While I was writing, I imagined myself transplanted to a scene many hundred miles north, which I well knew. Although where I was, it was autumn and approaching winter, I found myself in my thoughts under a green oak in the sunshine. The little garden which I had myself cultivated in my youth was there; the roses—I could tell them by their names—the syringas, the jasmines exhaled their scents so that I could smell them; I picked caterpillars off my cherry-trees, I trimmed the currant-bushes *** Suddenly I hear a hoarse cry, I find myself standing on the ground, I feel a kind of cramp in my spine causing intolerable pain, and fall senseless on my chair.

When I recover consciousness, I find that my wife had come from behind in order to say good morning, and had quite gently laid her hand upon my shoulder.

"Where am I?" That was my first question, and I said it in my native language, which my wife, as a foreigner, did not understand.

The impression which I received from this occurrence was, that my soul had dilated itself and left the body without breaking the connection of the invisible threads, and I needed a certain though ever so small an interval to recollect in some degree that I was conscious and intact in the room, where I had just been sitting and working. If, according to the old methods of explanation, my soul had merely sunk in herself and still remained confined in the limits of the body, it would have been able to expand itself again with greater readiness and swiftness, and I would not have suffered so much through being surprised during my absence.

No. I was absent, "franvarande"—that is the Swedish word for "distracted "—and my soul returned so suddenly as to cause me suffering. But the pains were felt in the neighbourhood of the spine and not in the brain, and this reminds me of the important functions attributed to the "plexus solaris" when I studied medicine in my youth.

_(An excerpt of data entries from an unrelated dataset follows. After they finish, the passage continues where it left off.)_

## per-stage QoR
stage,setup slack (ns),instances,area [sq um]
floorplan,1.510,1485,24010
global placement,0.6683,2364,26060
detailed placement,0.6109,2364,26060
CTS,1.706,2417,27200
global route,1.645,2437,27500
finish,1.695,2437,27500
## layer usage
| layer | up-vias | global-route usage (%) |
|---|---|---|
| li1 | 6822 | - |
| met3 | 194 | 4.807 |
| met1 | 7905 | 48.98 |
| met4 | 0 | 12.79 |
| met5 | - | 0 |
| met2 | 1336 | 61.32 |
What follows belongs to an exercise in optimizing a design on an open flow for small area, a short achievable clock period and few clock cycles per item; a production flow would make more cautious choices.
In this exercise RTL edits were held to simulation tests only and were not proved equivalent to the original.
Power and IR drop assume default switching activity.

File: design/flow/run.sh
#!/bin/bash
# synth_recipe.tcl (not shown) runs the flow's synth.tcl, then flattens the netlist and writes it again
# the make line also repeats each setting of config.mk as NAME=value (left out here)
make -C /OpenROAD-flow-scripts/flow DESIGN_CONFIG=/design/flow/config.mk WORK_HOME=/design/flow/orfs CLKGATE_MAP_FILE= SYNTH_SCRIPT=/design/flow/synth_recipe.tcl finish
File: design/flow/config.mk
export PLATFORM = sky130hd
export DESIGN_NAME = vpu_sp_top
export DESIGN_NICKNAME = vpu_sp_top
export VERILOG_FILES = /design/flow/design.v
export SDC_FILE = /design/flow/constraint.sdc
export NUM_CORES = 4
export LEC_CHECK = 0
export CAP_MARGIN = 20
export CORE_MARGIN = 2
export CORE_UTILIZATION = 40
export SLEW_MARGIN = 20
File: design/flow/constraint.sdc
create_clock -name core_clock -period 11.0 [get_ports {clk}]
set_input_delay 2.2000 -clock core_clock [delete_from_list [all_inputs] [get_ports {clk}]]
set_output_delay 2.2000 -clock core_clock [all_outputs]
set_load 0.01 [all_outputs]
File: design/flow/design.v
package vpu_sp_pkg;
  typedef logic [6:0] sp_size_t;
  typedef struct packed {
    logic                    enable;
    logic [1:0]              tilesize;
    logic [8:0]              x;
    logic [7:0]              y;
    logic [2-1:0] tile_bank;
    logic [8-1:0]  tile_idx;
    logic                    pal_mode;
    logic [1:0]              pal_bank;
    logic [3:0]              pal_no;
  } sp_attr_t;
  typedef struct packed {
    logic       valid;
    logic       last;
    logic [8:0] x;
    logic       pal_mode;
    logic [1:0] pal_bank;
    logic [3:0] pal_no;
    logic [7:0] idx;
  } sp_pix_t;
  typedef struct packed {
    logic [7:0] a;
    logic [7:0] r;
    logic [7:0] g;
    logic [7:0] b;
  } sp_argb_t;
  function automatic sp_size_t sp_size(input logic [1:0] tilesize);
    sp_size = 8 << tilesize;
  endfunction
endpackage
package vpu_mem_pkg;
  typedef struct packed {
    logic                     en;
    logic [4-1:0] addr;
  } param_req_t;
  typedef struct packed {
    logic                    en;
    logic [16-1:0] addr;
  } tile_req_t;
  typedef struct packed {
    logic                   en;
    logic [10-1:0] addr;
  } pal_req_t;
  typedef struct packed {
    logic                  rd_en;
    logic [8-1:0] rd_addr;
    logic                  wr_en;
    logic [8-1:0] wr_addr;
    logic [31:0]           wdata;
  } lb_req_t;
endpackage
Context: an optimization exercise on an open-source flow, tuned for small area, a short achievable clock period and few clock cycles per item. The choices shown serve that exercise and are no tape-out recipe. No run shown here included a check of the RTL's function; only the layout flow was run.

## flow/design.v (module list and top-level ports; edited modules follow where they fit)
// module joystick_to_arm_joint_rates: 272 lines
// module jaj_lane_p: 455 lines
// module jaj_lane_n: 455 lines
// module jaj_qest: 361 lines
// module jaj_qfix: 261 lines
module joystick_to_arm_joint_rates (
  input  logic                             clk,
  input  logic                             rst_n,
  input  logic                             in_tvalid,
  output logic                             in_tready,
  input  logic [jaj_pkg::IN_DATA_W-1:0]    in_tdata,
  output logic                             out_tvalid,
  input  logic                             out_tready,
  output logic [jaj_pkg::OUT_DATA_W-1:0]   out_tdata,
  input  logic                             cfg_we,
  input  logic [jaj_pkg::CFG_ADDR_W-1:0]   cfg_addr,
  input  logic [jaj_pkg::CFG_DATA_W-1:0]   cfg_wdata
);
  // ...
==> flow/run.sh <==
#!/bin/bash
# synth_recipe.tcl (not shown) runs the flow's synth.tcl, then flattens the netlist and writes it again
# the make line also repeats each setting of config.mk as NAME=value (left out here)
make -C /OpenROAD-flow-scripts/flow DESIGN_CONFIG=/design/flow/config.mk WORK_HOME=/design/flow/orfs CLKGATE_MAP_FILE= SYNTH_SCRIPT=/design/flow/synth_recipe.tcl finish
==> flow/config.mk <==
export PLATFORM = sky130hd
export DESIGN_NAME = joystick_to_arm_joint_rates
export DESIGN_NICKNAME = joystick_to_arm_joint_rates
export VERILOG_FILES = /design/flow/design.v
export SDC_FILE = /design/flow/constraint.sdc
export NUM_CORES = 4
export LEC_CHECK = 0
export ABC_AREA = 1
export CAP_MARGIN = 20
export CORE_MARGIN = 2
export CORE_UTILIZATION = 40
export SLEW_MARGIN = 20
==> flow/constraint.sdc <==
create_clock -name core_clock -period 6.0 [get_ports {clk}]
set_input_delay 1.2000 -clock core_clock [delete_from_list [all_inputs] [get_ports {clk}]]
set_output_delay 1.2000 -clock core_clock [all_outputs]
set_load 0.01 [all_outputs]
==> flow_summary.ini, run 1 <==
[logic_synthesis]
synth_edf_count = 466
synth_top_area_share_pct = 19.11
netlist_instances = 8786
yosys-top-cells-count = inv_1 (1553), nand2_1 (1100), xor2_1 (1012), o22ai_1 (795), fa_1 (644)
synth_most_common_cell = inv_1
synth-async-reset-ratio_pct = 0

[run_status]
outcome = finished clean

[setup_path]
worst-path-stages = 18
cp_slowest_stage_delay_ps = 530

[grt]
antenna_found_initial = 2
gr-usage-met2_pct = 38.86
grt_max_degree = 102

[clocking]
ctsResizeCount = 0
htreeDepth = 3
clkLatencyLatePin_ps = 700

[detailed_routing]
antenna_left = 0
wl_met2_um = 102800
drcViolationCount = 0
met1Wirelength_um = 93210
routed.top_layer = met5

[place]
dp_slack_ps = 281.6
hpwl_um = 172100
place_area_um2 = 79030

[layout]
multi_input_area_share_pct = 59.65
multiInputGateArea_um2 = 48640
final_area_um2 = 81540
filler_cell_count = 17890
largest_reg_flops = 120
syn_to_final_growth_pct = 11.36

[sta]
min_period_ps = 5629
finalCritPeriodShare_pct = 93.82

[worst_hold_path]
min_to = c_pay[63]$_DFFE_PN_

[flow_run]
cap_violations = 0
==> inputs of run 2 (changes only) <==
--- a/flow/config.mk
+++ b/flow/config.mk
@@ -9,4 +9,5 @@
 export CAP_MARGIN = 20
 export CORE_MARGIN = 2
 export CORE_UTILIZATION = 40
+export SETUP_SLACK_MARGIN = 0.6
 export SLEW_MARGIN = 20
==> flow_summary.ini, run 2 <==
[run_status]
outcome = finished clean

[floorplan]
fp.coreArea_um2 = 182500
die_w_um = 431.9
initial_core_util_pct = 40.13
rows = 157
die_area_um2 = 186500
fp.dieH_um = 431.9
ios = 250

[setup_path]
cp_slowest_stage_delay_ps = 610
worst_setup_path_end_kind = register
critPathKind = register to register
crit_chain = clkinvlp_4 > buf_12 > buf_4 > o22ai_1 > xor2_1 > fa_1 > fa_1 > inv_1 > fa_1 > fa_2 > ha_4 > a21oi_1 > inv_1 > a31oi_4 > o21ai_0 > a21oi_1 > nand2_1 > nand2_2 > nand2_1 > nand2_1 > nand2_1 > nand2_2 > nand3b_1
crit_top_cell = nand2_1
crit_path_top_delay_cell = fa_2
critPathArrivalTime_ps = 5690
cp_max_fo = 7
crit_path_start_kind = register
cp_data_required_time_ps = 6410

[clocking]
clkLatencyLatePin_ps = 710
cts_root_buffer = clkbuf_16
cts_tree = done
cts_sinks = 606
htreeDepth = 3
clk_pin_slew_ps = 60
clockBufferDepth = 3
hold_buffers = 0
cts_buffers = 73

[sta]
finalCritPeriodShare_pct = 87.95
timing.fmax_mhz = 189.5
worstMarginPinSlew_ps = 1078
rsz0062_at_grt = true
tns_ps = 0
hold_viol = 0
slew_headroom_pct = 28.12
setup_viol = 0
worst_slack_ps = 723.0
drv_slew = 0
fin_skew_ps = 43.45
min_period_ps = 5277
timing.hold.ws_ps = 395.5

[layout]
final_core_util_pct = 46.27
layout_common_cells = inv_1 (1504), nand2_1 (1080), xor2_1 (1003)
drive_above_1_share_pct = 10.19
reg_top3 = d_dig: 120 flops, out_r: 96 flops
syn_to_final_growth_pct = 15.31
layout_commonest_cell = inv_1
final_area_um2 = 84440
instances_no_fill = 11540
final_nets = 10380
largest_register = d_dig
largest_reg_flops = 120

[logic_synthesis]
synthTopCellsByArea = edfxtp_1 (19%), fa_1 (18%), xor2_1 (12%)
synthFlopType = edfxtp_1
yosys-top-cells-count = inv_1 (1553), nand2_1 (1100), xor2_1 (1012), o22ai_1 (795), fa_1 (644)
synth_most_common_cell = inv_1
syn_area_um2 = 73230
synth_edf_count = 466
ys_seq_area_share_pct = 22.94
synth_top_area_share_pct = 19.11
netlist_instances = 8786
synth_warnings = 7
avgSynthCellArea_um2 = 8.334
synth_cell_type_count = 70
yosysTopAreaCell = edfxtp_1
yosys_register_bits = 606
synth-async-reset-ratio_pct = 0

[place]
port_buffers = 241
gp_congestion = 0.9740
dp_slack_ps = 281.6
place_area_um2 = 79030
place_inst = 11230
hpwl_um = 172100

[detailed_routing]
dr.pass1.iters = 8
wl_per_cell_um = 19.61
vias = 62180
drt_iter0_markers = 5078
antenna_left = 0
via_per_inst = 5.388
wl_um = 226300
drcViolationCount = 0

[worst_hold_path]
hold_class = register to register

[grt]
grt_max_degree = 102
grt_overflow_total = 0
grt_pass1_vias = 62170
grt_usage_pct = 23.53
grt_pass1_wl_um = 348600
antenna_found_initial = 3

[flow_run]
cap_violations = 0
-- run 2: cell types whose count changed in the layout (fill, tap and decap cells not counted), sizes merged, moves of 3 or more --
cell	before	now
buf	231	391
clkinvlp	12	48
clkinv	49	52
nand2	1116	1119
inv	1618	1584
clkbuf	95	98
-- run 2: routing by layer --
layer,up-vias,routed length (µm),global-route usage (%),share of wire [%]
li1,29530,-,-,-
met1,29820,94700,30.29,42
met2,2305,105200,38.94,46
met3,529,13570,2.650,6.0
met4,4,12860,12.17,5.7
met5,-,26,0,0.011
-- run 2: cell families after synthesis --
| family | count (synthesis) | share of synthesized area (%) |
|---|---|---|
| XOR/XNOR | 1091 | 13.10 |
| adder cells (fa/ha/maj) | 1154 | 26.32 |
| other | 1 | 0.005121 |
| multiplexers | 38 | 0.5792 |
| flip-flops | 606 | 22.94 |
| AO/OA/AOI/OAI | 1748 | 14.20 |
| buffers and inverters | 2058 | 10.72 |
| AND/OR/NAND/NOR | 2090 | 12.14 |
-- run 2: critical path, delay by kind of cell, from the launching register on --
kind	cells	cell delay, ps
adder cells (fa/ha/maj)	5	2130
AND/OR/NAND/NOR	7	810
AO/OA/AOI/OAI	5	770
buffers and inverters	5	640
flip-flops	1	420
XOR/XNOR	1	240
-- run 2: repair_timing --
action                                  in CTS  in global routing
pin swaps                                    1                 60
gates cloned                                 2                 12
buffers inserted                            44                115
resized for setup                           53                281
endpoints found under the setup margin      65                 97
-- run 2: cell type report --
cell class | count | area [µm²]
well taps | 2385 | 2984
fillers | 17580 | 98050
flip-flops and latches | 606 | 16800
diodes | 1 | 2.502
clock buffers | 95 | 2036
multi-input cells | 6131 | 49680
repair buffers | 635 | 6062
repair inverters | 5 | 28.78
clock inverters | 39 | 425.4
inverters | 1645 | 6419
-- run 2: path summary, 6_finish.rpt --
| kind | cells after the start | slack [ps] | start | to |
|---|---|---|---|---|
| worst max-delay path | 23 | 720 | d_dig[0][11]$_DFFE_PN_ | out_r[10]$_SDFFCE_PP1P_ |
| worst min-delay path | 0 | 400 | b_pay[60]$_SDFFCE_PP0N_ | c_pay[60]$_DFFE_PN_ |
| worst min register to register | 0 | 400 | b_pay[60]$_SDFFCE_PP0N_ | c_pay[60]$_DFFE_PN_ |
| worst max register to register | 23 | 720 | d_dig[0][11]$_DFFE_PN_ | out_r[10]$_SDFFCE_PP1P_ |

Another occurrence, which happened to me three years ago in Berlin, is to my mind sufficient proof that the exteriorisation or displacement of the soul can happen under certain extraordinary circumstances. After soul-shattering crises, troubles, and an irregular life, I was sitting one night between one and half-past in a wine shop, at a table which was always reserved for our coterie. We had been eating and drinking since six o'clock, and I had been obliged the whole time to carry on the conversation practically alone. The problem was for me to give sensible advice to a young officer who was on the point of changing a military career for that of an artist. As he happened to be at the same time in love, his nerves were in a very over-strained condition, and after having received in the course of the day a letter containing reproaches from his father, he was quite beside himself. I forgot my own wounds while I was tending those of another. The task was a difficult one, and caused me some mental disturbance. After arguments and endless appeals, I wished to call up in his memory a past event which might influence his resolve. He had forgotten the occurrence in question, and in order to stimulate his memory, I began to describe it to him. "You remember that evening in the Augustiner tavern." I continued to describe the table where we had eaten our meal, the position of the bar, the door through which people entered, the furniture, the pictures *** All of a sudden I stopped. I had half lost consciousness without fainting, and still sat in my chair. I was in the Augustiner tavern and had forgotten to whom I spoke, when I recommenced as follows: "Wait a minute, I am now in the Augustiner tavern, but I know very well that I am in some other place. Don't say anything *** I don't know you any more, but yet I know that I do. Where am I? Don't say anything; this is very interesting." I made an effort to raise my eyes—I don't know if they were closed—and I saw a cloud, a background of indistinct colour, and from the ceiling descended something like a theatre curtain; it was the dividing wall with shelves and bottles.

"Oh yes!" I said, relieved after feeling a pang pass through me, "I am in F.'s" (the wine shop).